◆ **Problem to solve**
Can you restate the lines of the entries below, word for word, from the first one through the line that includes "xor2_1,9,0.011"?

══════════

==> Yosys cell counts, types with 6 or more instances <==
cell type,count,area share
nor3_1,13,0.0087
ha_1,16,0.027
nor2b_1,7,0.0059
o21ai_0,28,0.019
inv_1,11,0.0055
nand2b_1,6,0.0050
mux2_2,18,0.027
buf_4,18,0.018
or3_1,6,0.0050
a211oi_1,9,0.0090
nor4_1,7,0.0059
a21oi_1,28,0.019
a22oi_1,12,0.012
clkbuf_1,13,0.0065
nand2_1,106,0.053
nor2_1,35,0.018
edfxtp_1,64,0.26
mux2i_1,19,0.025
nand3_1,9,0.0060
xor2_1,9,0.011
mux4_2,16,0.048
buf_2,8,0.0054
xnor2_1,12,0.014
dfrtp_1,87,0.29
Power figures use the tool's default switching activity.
$ cat src/rtl/hex_string_uart_tx_if.sv
// ---------------------------------------------------------------------------
// hex_string_uart_tx_if
// Valid/ready handshake carrying one 8-character ASCII hex string.
//   str_in    : 64-bit string, char0 in [63:56]
//   str_valid : source holds high until accepted
//   str_ready : sink idle and able to accept
// ---------------------------------------------------------------------------
interface hex_string_uart_tx_if;

    logic [63:0] str_in;
    logic        str_valid;
    logic        str_ready;

    modport master (output str_in, output str_valid, input  str_ready);
    modport slave  (input  str_in, input  str_valid, output str_ready);

endinterface

$ cat src/rtl/hex_string_uart_tx_byte.sv
// ---------------------------------------------------------------------------
// uart_tx_byte
// Single-byte 8N1 serializer. Owns the baud and bit counters.
//   i_clk, i_rst  : clock, synchronous active-high reset
//   i_start       : load i_data and begin a frame (honoured when idle or in
//                   the last stop-bit cycle, so frames can run gapless)
//   i_data        : byte to send, LSB first
//   o_tx          : registered serial output, idle high
//   o_byte_done   : high during the final cycle of the stop bit
//   o_phase       : ST_IDLE / ST_START / ST_DATA / ST_STOP
// ---------------------------------------------------------------------------
module uart_tx_byte
    import hex_uart_pkg::*;
#(
    parameter int CLKS_PER_BIT = 434
) (
    input  logic            i_clk,
    input  logic            i_rst,
    input  logic            i_start,
    input  logic [7:0]      i_data,
    output logic            o_tx,
    output logic            o_byte_done,
    output hex_uart_state_e o_phase
);

    localparam int BAUD_W = (CLKS_PER_BIT > 1) ? $clog2(CLKS_PER_BIT) : 1;
    localparam logic [BAUD_W-1:0] BAUD_LAST = BAUD_W'(CLKS_PER_BIT - 1);

    hex_uart_state_e   r_phase;
    logic [BAUD_W-1:0] r_baud;
    logic [2:0]        r_bit;
    logic [7:0]        r_shift;     // bit currently on the line sits in [0]
    logic              r_tx;

    logic w_baud_end;
    logic w_can_load;

    assign w_baud_end  = (r_phase != ST_IDLE) && (r_baud == BAUD_LAST);
    assign o_byte_done = w_baud_end && (r_phase == ST_STOP);
    assign w_can_load  = (r_phase == ST_IDLE) || o_byte_done;
    assign o_tx        = r_tx;
    assign o_phase     = r_phase;

    always_ff @(posedge i_clk) begin
        if (i_rst) begin
            r_phase <= ST_IDLE;
            r_baud  <= '0;
            r_bit   <= '0;
            r_shift <= '0;
            r_tx    <= 1'b1;
        end else if (i_start && w_can_load) begin
            r_phase <= ST_START;
            r_baud  <= '0;
            r_bit   <= '0;
            r_shift <= i_data;
            r_tx    <= 1'b0;
        end else if (r_phase != ST_IDLE) begin
            if (w_baud_end) begin
                r_baud <= '0;
                case (r_phase)
                    ST_START: begin
                        r_phase <= ST_DATA;
                        r_tx    <= r_shift[0];
                    end
                    ST_DATA: begin
                        if (r_bit == 3'd7) begin
                            r_phase <= ST_STOP;
                            r_tx    <= 1'b1;
                            r_bit   <= '0;
                        end else begin
                            r_bit   <= r_bit + 3'd1;
                            r_shift <= {1'b0, r_shift[7:1]};
                            r_tx    <= r_shift[1];
                        end
                    end
                    default: begin
                        // end of stop bit with no follow-on byte
                        r_phase <= ST_IDLE;
                        r_tx    <= 1'b1;
                    end
                endcase
            end else begin
                r_baud <= r_baud + 1'b1;
            end
        end
    end

endmodule

$ cat src/rtl/hex_string_uart_tx.sv
// ---------------------------------------------------------------------------
// hex_string_uart_tx
// Latches one 8-character ASCII string per handshake and sends it as
// back-to-back 8N1 frames, optionally followed by CR LF.
//   i_clk, i_rst : clock, synchronous active-high reset
//   s_if         : slave side of the string handshake
//   o_tx         : UART line, idle high, registered
//   o_busy       : frames in progress
//   o_done       : one-cycle pulse after the final stop bit
// ---------------------------------------------------------------------------
module hex_string_uart_tx
    import hex_uart_pkg::*;
#(
    parameter int CLKS_PER_BIT = 434,
    parameter int APPEND_CRLF  = 1
) (
    input  logic                 i_clk,
    input  logic                 i_rst,
    hex_string_uart_tx_if.slave  s_if,
    output logic                 o_tx,
    output logic                 o_busy,
    output logic                 o_done
);

    generate
        if (CLKS_PER_BIT < 2 || CLKS_PER_BIT > 65535) begin : g_bad_cpb
            $error("hex_string_uart_tx: CLKS_PER_BIT must be in 2..65535");
        end
    endgenerate

    localparam logic [3:0] LAST_IDX = (APPEND_CRLF != 0) ? 4'd9 : 4'd7;

    logic [63:0]     r_hold;
    logic [3:0]      r_char_idx;
    logic            r_finish;

    hex_uart_state_e w_phase;
    hex_uart_state_e w_state;
    logic            w_accept;
    logic            w_last;
    logic            w_byte_done;
    logic            w_byte_start;
    logic [3:0]      w_next_idx;
    logic [7:0]      w_byte_data;

    // FINISH is the one cycle after the last stop bit; otherwise the state
    // is whatever phase the serializer is in.
    assign w_state        = r_finish ? ST_FINISH : w_phase;
    assign s_if.str_ready = (w_state == ST_IDLE);
    assign o_busy         = (w_phase != ST_IDLE);
    assign o_done         = r_finish;

    assign w_accept     = s_if.str_valid && s_if.str_ready;
    assign w_last       = (r_char_idx == LAST_IDX);
    assign w_next_idx   = r_char_idx + 4'd1;
    assign w_byte_start = w_accept || (w_byte_done && !w_last);
    // On the accept edge the holding register is not loaded yet, so char0
    // comes straight from the bus.
    assign w_byte_data  = w_accept ? s_if.str_in[63:56]
                                   : pick_char(r_hold, w_next_idx);

    always_ff @(posedge i_clk) begin
        if (i_rst) begin
            r_hold     <= '0;
            r_char_idx <= '0;
            r_finish   <= 1'b0;
        end else begin
            r_finish <= w_byte_done && w_last;
            if (w_accept) begin
                r_hold     <= s_if.str_in;
                r_char_idx <= '0;
            end else if (w_byte_done && !w_last) begin
                r_char_idx <= w_next_idx;
            end
        end
    end

    uart_tx_byte #(
        .CLKS_PER_BIT (CLKS_PER_BIT)
    ) u_byte (
        .i_clk       (i_clk),
        .i_rst       (i_rst),
        .i_start     (w_byte_start),
        .i_data      (w_byte_data),
        .o_tx        (o_tx),
        .o_byte_done (w_byte_done),
        .o_phase     (w_phase)
    );

endmodule

$ cat src/flat_wrapper.sv
// flat-port wrapper written by rule: the top's interface ports become plain ports
module hex_string_uart_tx_flat import hex_uart_pkg::*;
#(
    parameter int CLKS_PER_BIT = 434,
    parameter int APPEND_CRLF  = 1
)
  (i_clk, i_rst, o_tx, o_busy, o_done, s_if_str_in, s_if_str_valid, s_if_str_ready);
  hex_string_uart_tx_if s_if_i ();
  input  logic i_clk;
  input  logic i_rst;
  output logic o_tx;
  output logic o_busy;
  output logic o_done;
  input wire logic [$bits(s_if_i.str_in)-1:0] s_if_str_in;
  input wire logic [$bits(s_if_i.str_valid)-1:0] s_if_str_valid;
  output wire logic [$bits(s_if_i.str_ready)-1:0] s_if_str_ready;
  assign s_if_i.str_in = s_if_str_in;
  assign s_if_i.str_valid = s_if_str_valid;
  assign s_if_str_ready = s_if_i.str_ready;
  hex_string_uart_tx #(.CLKS_PER_BIT(CLKS_PER_BIT), .APPEND_CRLF(APPEND_CRLF)) u_core (.i_clk(i_clk), .i_rst(i_rst), .s_if(s_if_i), .o_tx(o_tx), .o_busy(o_busy), .o_done(o_done));
endmodule
$ cat config.mk
export PLATFORM = sky130hd
export DESIGN_NAME = hex_string_uart_tx_flat
export DESIGN_NICKNAME = d
export VERILOG_FILES = /design/src/rtl/hex_uart_pkg.sv /design/src/rtl/hex_string_uart_tx_if.sv /design/src/rtl/hex_string_uart_tx_byte.sv /design/src/rtl/hex_string_uart_tx.sv /design/src/flat_wrapper.sv
export SDC_FILE = /design/constraint.sdc
export NUM_CORES = 1
export LEC_CHECK = 0
export ABC_CLOCK_PERIOD_IN_PS = 2800
export BUFFER_PORTS_ARGS = -buffer_cell sky130_fd_sc_hd__buf_4
export CAP_MARGIN = 20
export CORE_ASPECT_RATIO = 2
export CORE_MARGIN = 2
export CORE_UTILIZATION = 51
export CTS_CLUSTER_DIAMETER = 30
export CTS_CLUSTER_SIZE = 40
export DETAILED_ROUTE_END_ITERATION = 7
export PLACE_DENSITY = 0.76
export SLEW_MARGIN = 10
export SYNTH_ARGS = -nofsm -noshare
export SYNTH_HDL_FRONTEND = slang
export SYNTH_SLANG_ARGS = --single-unit
export TNS_END_PERCENT = 10
$ cat constraint.sdc
create_clock -name i_clk -period 2.8 [get_ports i_clk]
set_input_delay 0.42 -clock i_clk [delete_from_list [all_inputs] [get_ports i_clk]]
set_output_delay 0.42 -clock i_clk [all_outputs]
set_load 0.01 [all_outputs]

══════════

◆ **Final answer**
==> Yosys cell counts, types with 6 or more instances <==
cell type,count,area share
nor3_1,13,0.0087
ha_1,16,0.027
nor2b_1,7,0.0059
o21ai_0,28,0.019
inv_1,11,0.0055
nand2b_1,6,0.0050
mux2_2,18,0.027
buf_4,18,0.018
or3_1,6,0.0050
a211oi_1,9,0.0090
nor4_1,7,0.0059
a21oi_1,28,0.019
a22oi_1,12,0.012
clkbuf_1,13,0.0065
nand2_1,106,0.053
nor2_1,35,0.018
edfxtp_1,64,0.26
mux2i_1,19,0.025
nand3_1,9,0.0060
xor2_1,9,0.011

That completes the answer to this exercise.